だから一旦そういうのから離れて、野良になっちゃえというか。
自分と、自然だけ。
それだけ。
そこに決まったスタイルは無いし、勝ち負けもない。当然競争もない。
本来はそのぐらいシンプルなはずで。
焚き火もそう。海に潜るのだって、山に登るのだって同じ。
自分と、自然。その間に道具があって、それを使ってどう自然と向き合っていくか。
別に過酷でなくたっていい。便利で快適でも全然いい。
もともと自然は過酷なものだし、それに立ち向かうために道具がある。
そこは同じだし、あとは程度問題に過ぎないですから。
まるでまとまりがないのですが、そんな感じで昔も今も変わらず、無視できない自分の価値観を軸にものづくりに取り組んでいるのが私です。

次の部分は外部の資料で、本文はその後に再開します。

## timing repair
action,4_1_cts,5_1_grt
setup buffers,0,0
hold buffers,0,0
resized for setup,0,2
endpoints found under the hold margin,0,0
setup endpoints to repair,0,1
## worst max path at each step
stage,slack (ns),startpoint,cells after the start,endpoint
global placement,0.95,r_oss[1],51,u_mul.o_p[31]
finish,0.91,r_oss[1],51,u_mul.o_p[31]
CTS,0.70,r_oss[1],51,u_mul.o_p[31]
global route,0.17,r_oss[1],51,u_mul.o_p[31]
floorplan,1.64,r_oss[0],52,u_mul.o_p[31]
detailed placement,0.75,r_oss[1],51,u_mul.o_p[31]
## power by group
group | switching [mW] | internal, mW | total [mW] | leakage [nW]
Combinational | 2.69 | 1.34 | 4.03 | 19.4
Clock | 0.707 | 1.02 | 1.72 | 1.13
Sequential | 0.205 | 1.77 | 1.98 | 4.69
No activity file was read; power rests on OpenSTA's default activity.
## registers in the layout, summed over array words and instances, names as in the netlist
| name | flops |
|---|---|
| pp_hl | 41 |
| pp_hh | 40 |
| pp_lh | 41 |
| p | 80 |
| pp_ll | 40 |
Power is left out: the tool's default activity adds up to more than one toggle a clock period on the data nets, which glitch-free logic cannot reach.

今後作っていくものはアウトドア用品ではないかもしれないし(現に今自転車のパーツを作っていたり)、全く違うジャンルの仕事もしたりするかもしれません。
または、そんな私の価値観が時代に合わないものになり、早々にこういった場所から姿を消しているかもしれません。もちろんそうならないように頑張りはしますが、もしそうなっても、私が手掛けた道具はおそらくずっと使えると思いますのでその点はご安心下さい。
代表略歴
里崎 亮
株式会社ノラクリエイト代表取締役
野良道具製作所代表/プロダクトデザイナー
広島県福山市出身。以来ずっと広島育ち。
幼少の頃より外遊びとものづくりが好き。LEGOを極めたと自負している。
2010年、魚突き用品を製作販売するショップ「JACKKNIFE」をオープン。オリジナルの手銛を一人でコツコツ製作。
2018年、自分が海で使うために作り始めた小型焚き火台「野良ストーブ」が最終形に至ったのをきっかけに「野良道具製作所」を起ち上げる。
その後は長年培ったアウトドア経験やものづくりの経験を、防災・福祉の分野に活かすため新たな活動「Outdoor Welfare」をスタート。